Deduplication of Revision Information
Strategy 2 is in general suitable for deduplicating content that has multiple revisions. It can leverage the knowledge of path and filename to detect common ancestry between files and us it too its advantage.Unfortunately the strategy doesn’t allow for replacing a file with another one with equal functionality, because the file is still assessed on its content and not on its function. Thus differences between a file’s revisions always have to be distributed. The score of this performance factor is +/-.
Speed of importing VM image
The speed of importing a virtual machine image is quite good for strategy 2. The virtual disk image is read file by file, which is not the fastest method since the data is not in- order on the disk. But if a smart filesystem was used the retrieval of the meta-data and the layout of the data on the disk might be quite optimal. Also having files that are larger in size can have a positive impact on the average transfer speed. Adding the files to the database should be fast, since the files are stored separate of the meta-data and the amount of data-objects is limited. The performance factor is ‘good’: +.
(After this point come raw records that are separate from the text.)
<file path="src/rtl/axis2buffer_pkg.sv">
// Shared definitions for the AXIS-to-row ingress converter: FSM encoding, counter widths
// and the error-weight helper.
package axis2buffer_pkg;

    typedef enum logic {
        ST_FILL = 1'b0,
        ST_EMIT = 1'b1
    } state_t;

    localparam int ERR_CNT_W  = 16;
    localparam int ROW_CNT_W  = 32;
    localparam int BEAT_CNT_W = 8;

    // Number of error events raised by one beat (0, 1 or 2).
    function automatic logic [1:0] err_weight(input logic colour_err, input logic frame_err);
        return {1'b0, colour_err} + {1'b0, frame_err};
    endfunction

endpackage

</file>
<file path="src/rtl/axis2buffer_if.sv">
// Pixel stream in, packed row out: the two handshakes of the ingress converter.
interface axis2buffer_if #(
    parameter int DWIDTH = 32,
    parameter int WIDTH  = 8
);
    logic [DWIDTH-1:0] S_AXIS_TDATA;
    logic              S_AXIS_TVALID;
    logic              S_AXIS_TREADY;
    logic              S_AXIS_TLAST;
    logic [3:0]        S_AXIS_TKEEP;
    logic [3:0]        S_AXIS_TSTRB;
    logic [WIDTH-1:0]  out_data;
    logic              out_valid;
    logic              out_ready;

    modport slave (
        input  S_AXIS_TDATA, S_AXIS_TVALID, S_AXIS_TLAST, S_AXIS_TKEEP, S_AXIS_TSTRB, out_ready,
        output S_AXIS_TREADY, out_data, out_valid
    );

    modport master (
        output S_AXIS_TDATA, S_AXIS_TVALID, S_AXIS_TLAST, S_AXIS_TKEEP, S_AXIS_TSTRB, out_ready,
        input  S_AXIS_TREADY, out_data, out_valid
    );
endinterface

</file>
<file path="src/rtl/axis2buffer_sat_counter.sv">
// Up-counter that adds 0, 1 or 2 per cycle and sticks at its all-ones maximum.
module sat_counter #(
    parameter int W = 16
) (
    input  logic         clk,
    input  logic         rstn,
    input  logic [1:0]   inc,
    output logic [W-1:0] count
);
    logic [W:0]   sum_s;
    logic [W-1:0] count_r;

    // Widened sum so an overflow is visible in the top bit.
    always_comb begin
        sum_s = {1'b0, count_r} + {{(W-1){1'b0}}, inc};
    end

    // Count register, clamped at its maximum.
    always_ff @(posedge clk or negedge rstn) begin
        if (!rstn) begin
            count_r <= {W{1'b0}};
        end else if (sum_s[W]) begin
            count_r <= {W{1'b1}};
        end else begin
            count_r <= sum_s[W-1:0];
        end
    end

    assign count = count_r;
endmodule

</file>
<file path="src/rtl/axis2buffer.sv">
// AXI4-Stream slave that classifies each pixel colour as alive/dead and packs WIDTH beats
// (LSB first) into one row for the Game-of-Life core.
module axis2buffer
    import axis2buffer_pkg::*;
#(
    parameter int DWIDTH = 32,
    parameter int WIDTH  = 8
) (
    input  logic                  clk,
    input  logic                  rstn,
    input  logic [DWIDTH-1:0]     alive_color,
    input  logic [DWIDTH-1:0]     dead_color,
    axis2buffer_if.slave          bus,
    output logic [ROW_CNT_W-1:0]  num_rows,
    output logic [ERR_CNT_W-1:0]  num_errors,
    output logic [BEAT_CNT_W-1:0] counter
);
    state_t                state_r, state_next_s;
    logic [BEAT_CNT_W-1:0] counter_r, counter_next_s;
    logic [WIDTH-1:0]      row_r, row_next_s;
    logic [ROW_CNT_W-1:0]  rows_r;
    logic                  ready_r;
    logic                  beat_s, handoff_s, alive_s, colour_err_s, frame_err_s, last_cell_s;
    logic [1:0]            err_inc_s;
    logic                  unused_side_s;

    // Beat decode: handshakes, colour classification and framing checks.
    always_comb begin
        beat_s       = bus.S_AXIS_TVALID & ready_r;
        handoff_s    = (state_r == ST_EMIT) & bus.out_ready;
        alive_s      = (bus.S_AXIS_TDATA == alive_color);
        colour_err_s = !alive_s && (bus.S_AXIS_TDATA != dead_color);
        last_cell_s  = (counter_r == BEAT_CNT_W'(WIDTH - 1));
        frame_err_s  = last_cell_s ? !bus.S_AXIS_TLAST : bus.S_AXIS_TLAST;
        err_inc_s    = beat_s ? err_weight(colour_err_s, frame_err_s) : 2'd0;
    end

    // Next state, beat index and row contents.
    always_comb begin
        state_next_s   = state_r;
        counter_next_s = counter_r;
        row_next_s     = row_r;
        case (state_r)
            ST_FILL: begin
                if (beat_s) begin
                    // A short row clears every cell above the last received pixel.
                    for (int i = 0; i < WIDTH; i++) begin
                        if (i == int'(counter_r)) begin
                            row_next_s[i] = alive_s;
                        end else if (bus.S_AXIS_TLAST && (i > int'(counter_r))) begin
                            row_next_s[i] = 1'b0;
                        end else begin
                            row_next_s[i] = row_r[i];
                        end
                    end
                    if (last_cell_s || bus.S_AXIS_TLAST) begin
                        state_next_s   = ST_EMIT;
                        counter_next_s = {BEAT_CNT_W{1'b0}};
                    end else begin
                        counter_next_s = counter_r + BEAT_CNT_W'(1);
                    end
                end else begin
                    state_next_s = ST_FILL;
                end
            end
            ST_EMIT: begin
                if (handoff_s) begin
                    state_next_s = ST_FILL;
                    row_next_s   = {WIDTH{1'b0}};
                end else begin
                    state_next_s = ST_EMIT;
                end
            end
            default: begin
                state_next_s   = ST_FILL;
                counter_next_s = {BEAT_CNT_W{1'b0}};
                row_next_s     = {WIDTH{1'b0}};
            end
        endcase
    end

    // State, row and handoff-count registers; ready is held low throughout reset.
    always_ff @(posedge clk or negedge rstn) begin
        if (!rstn) begin
            state_r   <= ST_FILL;
            counter_r <= {BEAT_CNT_W{1'b0}};
            row_r     <= {WIDTH{1'b0}};
            rows_r    <= {ROW_CNT_W{1'b0}};
            ready_r   <= 1'b0;
        end else begin
            state_r   <= state_next_s;
            counter_r <= counter_next_s;
            row_r     <= row_next_s;
            ready_r   <= (state_next_s == ST_FILL);
            if (handoff_s) begin
                rows_r <= rows_r + ROW_CNT_W'(1);
            end else begin
                rows_r <= rows_r;
            end
        end
    end

    sat_counter #(.W(ERR_CNT_W)) u_err_cnt (
        .clk   (clk),
        .rstn  (rstn),
        .inc   (err_inc_s),
        .count (num_errors)
    );

    // Byte qualifiers carry no meaning for single-colour beats.
    assign unused_side_s     = ^{bus.S_AXIS_TKEEP, bus.S_AXIS_TSTRB};

    assign bus.S_AXIS_TREADY = ready_r;
    assign bus.out_valid     = (state_r == ST_EMIT);
    assign bus.out_data      = row_r;
    assign num_rows          = rows_r;
    assign counter           = counter_r;
endmodule

</file>
<file path="src/flat_wrapper.sv">
// flat-port wrapper written by rule: the top's interface ports become plain ports
module axis2buffer_flat import axis2buffer_pkg::*;
#(
    parameter int DWIDTH = 32,
    parameter int WIDTH  = 8
)
  (clk, rstn, alive_color, dead_color, num_rows, num_errors, counter, bus_S_AXIS_TDATA, bus_S_AXIS_TVALID, bus_S_AXIS_TLAST, bus_S_AXIS_TKEEP, bus_S_AXIS_TSTRB, bus_out_ready, bus_S_AXIS_TREADY, bus_out_data, bus_out_valid);
  axis2buffer_if #(.DWIDTH(DWIDTH), .WIDTH(WIDTH)) bus_i ();
  input  logic clk;
  input  logic rstn;
  input  logic [DWIDTH-1:0] alive_color;
  input  logic [DWIDTH-1:0] dead_color;
  output logic [ROW_CNT_W-1:0] num_rows;
  output logic [ERR_CNT_W-1:0] num_errors;
  output logic [BEAT_CNT_W-1:0] counter;
  input wire logic [$bits(bus_i.S_AXIS_TDATA)-1:0] bus_S_AXIS_TDATA;
  input wire logic [$bits(bus_i.S_AXIS_TVALID)-1:0] bus_S_AXIS_TVALID;
  input wire logic [$bits(bus_i.S_AXIS_TLAST)-1:0] bus_S_AXIS_TLAST;
  input wire logic [$bits(bus_i.S_AXIS_TKEEP)-1:0] bus_S_AXIS_TKEEP;
  input wire logic [$bits(bus_i.S_AXIS_TSTRB)-1:0] bus_S_AXIS_TSTRB;
  input wire logic [$bits(bus_i.out_ready)-1:0] bus_out_ready;
  output wire logic [$bits(bus_i.S_AXIS_TREADY)-1:0] bus_S_AXIS_TREADY;
  output wire logic [$bits(bus_i.out_data)-1:0] bus_out_data;
  output wire logic [$bits(bus_i.out_valid)-1:0] bus_out_valid;
  assign bus_i.S_AXIS_TDATA = bus_S_AXIS_TDATA;
  assign bus_i.S_AXIS_TVALID = bus_S_AXIS_TVALID;
  assign bus_i.S_AXIS_TLAST = bus_S_AXIS_TLAST;
  assign bus_i.S_AXIS_TKEEP = bus_S_AXIS_TKEEP;
  assign bus_i.S_AXIS_TSTRB = bus_S_AXIS_TSTRB;
  assign bus_i.out_ready = bus_out_ready;
  assign bus_S_AXIS_TREADY = bus_i.S_AXIS_TREADY;
  assign bus_out_data = bus_i.out_data;
  assign bus_out_valid = bus_i.out_valid;
  axis2buffer #(.DWIDTH(DWIDTH), .WIDTH(WIDTH)) u_core (.clk(clk), .rstn(rstn), .alive_color(alive_color), .dead_color(dead_color), .bus(bus_i), .num_rows(num_rows), .num_errors(num_errors), .counter(counter));
endmodule
</file>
Speed of reassembling VM image
The speed of retrieving a virtual machine image is reasonable for strategy 2. First the virtual disk image, the filesystems etcetera have to be created at the target location. All the files can be retrieved relatively fast from a database and if large enough this good also go with reasonable average transfer speed. But when the files are written to the filesystem on the target virtual disk the filesystem has to decide on all the locations, which might be
75
non-linear. Also all the meta-data on the files will have to be applied. This makes this performance factor +/-.
Minimal size for effective cache
Strategy 2 allows for any size of database. All files, whether they are part of the operating system, applications or ‘user data’ they can all fairly be judged on their popularity to be cached or not. Also the spread of the curve for the popularity of files is not too equal. Thus it is possible to just cache just the popular instead of all files. The score of this performance factor is ‘good’: +.
Re-usability of data-objects
As described earlier, sometimes alikeness can be used to cache and reuse some files with just a difference-only-description. And of course identical files can be reused.
Unfortunately no re-usage on functionality is possible with this strategy, which limits re- usability between different versions of a file. This performance factor scores +/-.